We upgraded to ES 2.0 (including the latest jars in hadoop) yesterday and several of our batch jobs that use to run fine are now failing. The ones failing all do so for the same reason:
Caused by: org.elasticsearch.hadoop.rest.EsHadoopInvalidRequest: Found unrecoverable error [x.x.x.x:9200] returned Too Many Requests(429) - rejected execution of org.elasticsearch.action.support.replication.TransportReplicationAction$PrimaryPhase$1@3c46fe20 on EsThreadPoolExecutor[bulk, queue capacity = 50, org.elasticsearch.common.util.concurrent.EsThreadPoolExecutor@593dcd36[Running, pool size = 8, active threads = 8, queued tasks = 50, completed tasks = 626670]]; Bailing out..

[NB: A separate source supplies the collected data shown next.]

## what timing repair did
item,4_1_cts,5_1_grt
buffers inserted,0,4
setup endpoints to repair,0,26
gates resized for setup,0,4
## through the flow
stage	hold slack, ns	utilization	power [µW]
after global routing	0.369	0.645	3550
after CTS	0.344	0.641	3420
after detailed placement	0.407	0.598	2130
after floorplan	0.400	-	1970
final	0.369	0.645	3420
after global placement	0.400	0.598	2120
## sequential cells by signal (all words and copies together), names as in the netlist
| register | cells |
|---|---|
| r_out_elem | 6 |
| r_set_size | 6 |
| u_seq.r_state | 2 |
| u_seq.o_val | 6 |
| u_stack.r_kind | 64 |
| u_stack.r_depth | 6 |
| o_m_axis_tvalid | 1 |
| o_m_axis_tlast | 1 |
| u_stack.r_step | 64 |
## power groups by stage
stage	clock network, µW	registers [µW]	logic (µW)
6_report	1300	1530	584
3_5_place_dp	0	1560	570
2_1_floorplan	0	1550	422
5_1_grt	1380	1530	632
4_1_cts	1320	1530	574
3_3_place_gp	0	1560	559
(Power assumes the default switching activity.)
File: src/rtl/core/owsp_crc8_serial.sv
module owsp_crc8_serial (
  input  logic                        clk,
  input  logic                        rst,
  input  logic                        start,
  input  logic [63:0]                 data,
  output logic [7:0]                  crc,
  output owsp_pkg::unit_stat_t        stat
);
  import owsp_pkg::*;

  logic [PAD_BITS-1:0]  shreg;
  logic [CRC_CNT_W-1:0] cnt;
  logic                 busy;
  logic                 done;
  logic                 fb;
  logic [7:0]           crc_next;

  // one data bit into the crc per cycle, lsb first
  always_comb begin
    fb = shreg[0] ^ crc[0];
    crc_next = (crc >> 1) ^ (fb ? CRC_POLY : 8'h00);
  end

  // control
  always_ff @(posedge clk) begin
    if (rst) begin
      busy <= 1'b0;
      done <= 1'b0;
      cnt <= '0;
    end else begin
      done <= 1'b0;
      if (start) begin
        busy <= 1'b1;
        cnt <= '0;
      end else if (busy) begin
        cnt <= cnt + 1'b1;
        if (cnt == CRC_CNT_W'(PAD_BITS - 1)) begin
          busy <= 1'b0;
          done <= 1'b1;
        end
      end
    end
  end

  // shift register and crc
  always_ff @(posedge clk) begin
    if (start) begin
      shreg <= data;
      crc <= 8'h00;
    end else if (busy) begin
      shreg <= shreg >> 1;
      crc <= crc_next;
    end
  end

  assign stat.busy = busy;
  assign stat.done = done;

endmodule

File: src/rtl/core/owsp_div_serial.sv
module owsp_div_serial (
  input  logic                        clk,
  input  logic                        rst,
  input  logic                        start,
  input  logic [15:0]                 dividend,
  input  logic [7:0]                  divisor,
  output logic [15:0]                 quotient,
  output owsp_pkg::unit_stat_t        stat
);
  import owsp_pkg::*;

  logic [7:0]           rem;
  logic [7:0]           dvs;
  logic [DIV_CNT_W-1:0] cnt;
  logic                 busy;
  logic                 done;
  logic [8:0]           trial;
  logic [9:0]           diff;
  logic                 ge;

  // restoring step: one quotient bit per cycle
  always_comb begin
    trial = {rem, quotient[DIV_BITS-1]};
    diff = {1'b0, trial} - {2'b00, dvs};
    ge = ~diff[9];
  end

  // control
  always_ff @(posedge clk) begin
    if (rst) begin
      busy <= 1'b0;
      done <= 1'b0;
      cnt <= '0;
    end else begin
      done <= 1'b0;
      if (start) begin
        busy <= 1'b1;
        cnt <= '0;
      end else if (busy) begin
        cnt <= cnt + 1'b1;
        if (cnt == DIV_CNT_W'(DIV_BITS - 1)) begin
          busy <= 1'b0;
          done <= 1'b1;
        end
      end
    end
  end

  // remainder and quotient shift register
  always_ff @(posedge clk) begin
    if (start) begin
      rem <= 8'h00;
      dvs <= divisor;
      quotient <= dividend;
    end else if (busy) begin
      rem <= ge ? diff[7:0] : trial[7:0];
      quotient <= {quotient[DIV_BITS-2:0], ge};
    end
  end

  assign stat.busy = busy;
  assign stat.done = done;

endmodule

File: src/rtl/core/onewire_scratchpad_temp_decoder.sv
// 1-wire temperature scratchpad decoder
//
// input channel s_axis: one item per sensor read. tdata carries the eight
// scratchpad bytes and the received crc byte, tuser the family code and the
// round-start flag. output channel m_axis: one item per input item, with the
// temperature in 1/128 degree in tdata and the status code in tuser
// (0 valid, 1 crc mismatch, 2 error limit exceeded); temperature is 0
// unless the status is valid.
// configuration: cfg_wr_en writes cfg_wr_data into the error limit.
//
// after acceptance the crc is computed one bit per clock over 64 bits,
// and the 16-bit interpolation divide runs one quotient bit per clock in
// parallel with it; the result is registered when both are done and the output register is free.
// s_axis_tready is high only while no item is in work, so one item is
// processed at a time. if the receiver stalls, the result waits in the
// output register and the next item may be accepted; its result is held
// until the register frees.
// reset clears the error count, sets the error limit to 10 and empties the
// output register.
module onewire_scratchpad_temp_decoder (
  input  logic        clk,
  input  logic        rst,
  input  logic        s_axis_tvalid,
  output logic        s_axis_tready,
  input  logic [71:0] s_axis_tdata,   // pad_bytes[63:0], pad_crc[71:64]
  input  logic [8:0]  s_axis_tuser,   // family_code[7:0], new_round[8]
  output logic        m_axis_tvalid,
  input  logic        m_axis_tready,
  output logic [15:0] m_axis_tdata,   // temperature[15:0]
  output logic [1:0]  m_axis_tuser,   // status[1:0]
  input  logic        cfg_wr_en,
  input  logic [7:0]  cfg_wr_data
);
  import owsp_pkg::*;

  localparam logic [1:0] ST_IDLE   = 2'd0;
  localparam logic [1:0] ST_RUN    = 2'd1;
  localparam logic [1:0] ST_FINISH = 2'd2;

  logic [1:0]  state;
  logic [1:0]  state_next;
  logic [7:0]  error_limit;
  logic [7:0]  error_count;
  logic [7:0]  error_count_next;

  // latched item fields
  logic [7:0]  family;
  logic [15:0] raw;
  logic [1:0]  res_bits;
  logic [7:0]  byte7;
  logic [7:0]  rx_crc;
  logic        new_round;

  logic        accept;
  logic        finish;
  logic [8:0]  bdiff;
  logic [7:0]  crc;
  logic [15:0] quotient;
  logic [15:0] dt;
  logic [15:0] raw_masked;
  logic [15:0] temp;
  logic [7:0]  count_base;
  logic [1:0]  status;
  unit_stat_t  crc_stat;
  unit_stat_t  div_stat;

  assign accept = s_axis_tvalid & s_axis_tready;
  assign s_axis_tready = (state == ST_IDLE);
  assign finish = (state == ST_FINISH) & ~div_stat.busy & (~m_axis_tvalid | m_axis_tready);

  // (b7 - b6) * 128, kept to 16 bits
  assign bdiff = {1'b0, s_axis_tdata[63:56]} - {1'b0, s_axis_tdata[55:48]};

  owsp_crc8_serial u_crc (
    .clk   (clk),
    .rst   (rst),
    .start (accept),
    .data  (s_axis_tdata[63:0]),
    .crc   (crc),
    .stat  (crc_stat)
  );

  owsp_div_serial u_div (
    .clk      (clk),
    .rst      (rst),
    .start    (accept),
    .dividend ({bdiff, 7'b0}),
    .divisor  (s_axis_tdata[63:56]),
    .quotient (quotient),
    .stat     (div_stat)
  );

  // sequencer
  always_comb begin
    state_next = state;
    unique case (state)
      ST_IDLE:   if (accept) state_next = ST_RUN;
      ST_RUN:    if (crc_stat.done) state_next = ST_FINISH;
      ST_FINISH: if (finish) state_next = ST_IDLE;
      default:   state_next = ST_IDLE;
    endcase
  end

  // temperature decode
  always_comb begin
    dt = (byte7 == 8'h00) ? 16'h0000 : quotient;
    case (res_bits)
      RES_9BIT:  raw_masked = {raw[15:3], 3'b000};
      RES_10BIT: raw_masked = {raw[15:2], 2'b00};
      RES_11BIT: raw_masked = {raw[15:1], 1'b0};
      default:   raw_masked = raw;
    endcase
    if (family == FAMILY_COUNT_REMAIN) begin
      temp = {raw[9:1], 7'b0} - QUARTER_DEGREE + dt;
    end else begin
      temp = {raw_masked[12:0], 3'b000};
    end
  end

  // error count and status
  always_comb begin
    count_base = new_round ? 8'h00 : error_count;
    if (crc != rx_crc) begin
      error_count_next = (count_base == ERROR_COUNT_MAX) ? count_base : count_base + 1'b1;
      status = (error_count_next > error_limit) ? STATUS_RESCAN : STATUS_RETRY;
    end else begin
      error_count_next = 8'h00;
      status = STATUS_VALID;
    end
  end

  // control registers
  always_ff @(posedge clk) begin
    if (rst) begin
      state <= ST_IDLE;
      error_limit <= ERROR_LIMIT_RESET;
      error_count <= 8'h00;
      m_axis_tvalid <= 1'b0;
    end else begin
      state <= state_next;
      if (cfg_wr_en) begin
        error_limit <= cfg_wr_data;
      end
      if (finish) begin
        error_count <= error_count_next;
        m_axis_tvalid <= 1'b1;
      end else if (m_axis_tready) begin
        m_axis_tvalid <= 1'b0;
      end
    end
  end

  // item fields and output payload
  always_ff @(posedge clk) begin
    if (accept) begin
      family <= s_axis_tuser[7:0];
      new_round <= s_axis_tuser[8];
      raw <= s_axis_tdata[15:0];
      res_bits <= s_axis_tdata[38:37];
      byte7 <= s_axis_tdata[63:56];
      rx_crc <= s_axis_tdata[71:64];
    end
    if (finish) begin
      m_axis_tdata <= (status == STATUS_VALID) ? temp : 16'h0000;
      m_axis_tuser <= status;
    end
  end

endmodule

I've fiddled some with the batch settings such as es.batch.size.bytes, and es.batch.size.entries, and while I do experience some difference in behaviour, the problem definitely does not vanish.
I do know that I could increase the queue on the ES side, but I also know from experience that increasing the queue can lead to other problems (out of heap etc), so I would like I pointer here.. is the way to go to try to throttle the output from hadoop, and if so, how? Or should I focus on ES being able to handle more requests? (please note that there is no rush getting the data in there).